I've had more time than I expected to work on the quilt from the last post.  It's being tickled with lots of feathers.

So far the only thing I've marked before stitching is the semi-circles just under the triangles above.  Everything else was just done freehand with no marking.

Last weekend I tried to contact the person from whom I acquired this treadle, a Singer 15-88 and his e-mail was returned to me.  I phoned the cell number but did not hear from him and wasn't even sure it was still his number.  This morning he phoned me (most of his family has moved to the Dallas area), and I asked him if he thought his mom would like to have a quilt made on the machine.  This quilt has been calling her name ever since I started it. I love how this machine operates and I am so glad she took good care of it for all those decades.  (I know she also had modern electric machines.)  Her son says she made him lots of shirts on this machine.  So far I've used it only for alterations and piecing and quilting.

I've been horribly stressed, and working on this quilt with all the winter-brightening colors and all the white areas for quilting has lifted my spirits (although that may have a lot to do with praying as I work on it).  Although the weather has been better than many winters here, the season still feels like it will last forever, so despite the fact that these colors are far from my favorites, their cheerfulness is welcome.

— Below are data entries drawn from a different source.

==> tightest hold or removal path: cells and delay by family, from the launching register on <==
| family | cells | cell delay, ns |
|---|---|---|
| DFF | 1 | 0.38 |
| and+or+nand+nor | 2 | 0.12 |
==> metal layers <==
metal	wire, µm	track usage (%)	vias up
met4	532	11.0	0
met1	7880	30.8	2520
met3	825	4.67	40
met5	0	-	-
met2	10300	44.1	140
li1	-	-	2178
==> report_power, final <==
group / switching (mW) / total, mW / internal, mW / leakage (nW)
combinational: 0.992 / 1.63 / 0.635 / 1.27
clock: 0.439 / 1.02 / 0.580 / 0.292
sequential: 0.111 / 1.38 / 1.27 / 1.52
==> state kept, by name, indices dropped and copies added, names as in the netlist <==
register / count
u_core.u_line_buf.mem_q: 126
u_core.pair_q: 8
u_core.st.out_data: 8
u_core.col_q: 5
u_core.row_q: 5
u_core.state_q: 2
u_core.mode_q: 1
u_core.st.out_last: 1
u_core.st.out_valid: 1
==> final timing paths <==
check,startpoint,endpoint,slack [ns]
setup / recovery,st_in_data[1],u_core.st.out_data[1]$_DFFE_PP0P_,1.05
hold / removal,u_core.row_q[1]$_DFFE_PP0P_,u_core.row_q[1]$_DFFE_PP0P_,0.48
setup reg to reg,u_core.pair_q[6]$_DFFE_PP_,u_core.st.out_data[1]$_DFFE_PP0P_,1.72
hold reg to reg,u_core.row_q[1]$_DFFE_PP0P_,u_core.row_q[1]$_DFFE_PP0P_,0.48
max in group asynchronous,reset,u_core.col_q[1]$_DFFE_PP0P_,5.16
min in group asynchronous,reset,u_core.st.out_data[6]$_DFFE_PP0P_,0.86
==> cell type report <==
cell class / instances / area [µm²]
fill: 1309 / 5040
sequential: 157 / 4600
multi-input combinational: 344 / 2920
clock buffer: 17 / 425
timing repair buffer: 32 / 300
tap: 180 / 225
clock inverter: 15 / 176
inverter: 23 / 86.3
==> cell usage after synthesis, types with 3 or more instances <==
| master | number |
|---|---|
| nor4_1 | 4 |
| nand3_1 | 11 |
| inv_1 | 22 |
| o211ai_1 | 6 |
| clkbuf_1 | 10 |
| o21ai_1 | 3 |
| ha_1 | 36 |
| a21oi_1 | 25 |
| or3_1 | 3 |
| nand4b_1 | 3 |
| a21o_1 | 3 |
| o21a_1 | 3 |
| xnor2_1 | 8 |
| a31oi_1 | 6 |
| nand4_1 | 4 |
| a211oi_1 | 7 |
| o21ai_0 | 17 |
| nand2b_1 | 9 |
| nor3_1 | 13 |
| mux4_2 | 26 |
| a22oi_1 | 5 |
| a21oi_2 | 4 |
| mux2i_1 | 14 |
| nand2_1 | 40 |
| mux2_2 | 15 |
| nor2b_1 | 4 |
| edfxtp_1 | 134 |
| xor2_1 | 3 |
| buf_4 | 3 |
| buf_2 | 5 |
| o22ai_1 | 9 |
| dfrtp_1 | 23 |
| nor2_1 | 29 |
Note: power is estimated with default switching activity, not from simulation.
<file path="config.mk">
export PLATFORM = sky130hd
export DESIGN_NAME = uart_tx_fifo
export DESIGN_NICKNAME = d
export VERILOG_FILES = /design/src/rtl/uart_pkg.sv /design/src/rtl/uart_fifo.sv /design/src/rtl/uart_tx_fifo.sv
export SDC_FILE = /design/constraint.sdc
export NUM_CORES = 1
export LEC_CHECK = 0
export ABC_AREA = 1
export CAP_MARGIN = 30
export CORE_ASPECT_RATIO = 0.8
export CORE_UTILIZATION = 50
export CTS_CLUSTER_SIZE = 12
export DETAILED_ROUTE_END_ITERATION = 10
export PLACE_DENSITY = 0.76
export SLEW_MARGIN = 20
export SYNTH_ARGS = -nofsm -noshare
export SYNTH_HDL_FRONTEND = slang
export SYNTH_SLANG_ARGS = --single-unit
export TNS_END_PERCENT = 20
</file>
<file path="constraint.sdc">
create_clock -name clk -period 4.7 [get_ports clk]
set_clock_uncertainty 0.1 [all_clocks]
set_input_delay 0.705 -clock clk [delete_from_list [all_inputs] [get_ports clk]]
set_output_delay 0.705 -clock clk [all_outputs]
set_load 0.01 [all_outputs]
</file>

I'm getting closer to finishing it and would love to complete it this weekend, but, of course, I never can guess ahead of time how much I'll get done.  However, I need to get past the road block on a gray/violet quilt, and if I can't do that, I need to be working on a blue/yellow quilt.  Both are in the piecing stage. (No, we will not mention how many other unfinished quilts I have.  One year I posted them in my side bar, and every time I signed on to the blog, I felt further and further behind.  Not going there again!!)

Stay warm, friends, and happy quilting.....

Saturday, January 22, 2011

Yummy Goodness

 ....Not of the eating variety, however.
Oops, that's the back.  Here's the front.

 Basted.  Ready to quilt.  Well, first I have to quilt the stabilizing stitches--not nearly as much fun as the real stuff!
Just look at all those lovely white areas begging so nicely for feathers!  Time for Prairie Home Companion, the lovely 1936 Singer treadle,  and quilting!

I did get the baby quilt in the mail this morning.  Hope it arrives at her grandpa's house before she does!  Post office said it should be there in two or three days.....

Lila Tueller give-away

New, springy, soft colors, perfect for a prayer quilt as well as a lot of other lovely creations.
Check out Lila Tueller's post  on her blog.  Her new fabric is Isabella.

Tuesday, January 18, 2011

Baby Quilt Finished!

I am so happy that I've finished the baby quilt before the arrival of the baby!
 I did have to go back and hand sew places I missed on the back of the binding.....oh, well......
I decided to name it Orleans Baroque.  The print is a Hoffman fabric named Windsor--I'm pretty sure I purchased it in 2000.  I think it looks a lot more French than English.

 The rest of the photos are of the back--because the quilting doesn't show up very well on the photos of the front.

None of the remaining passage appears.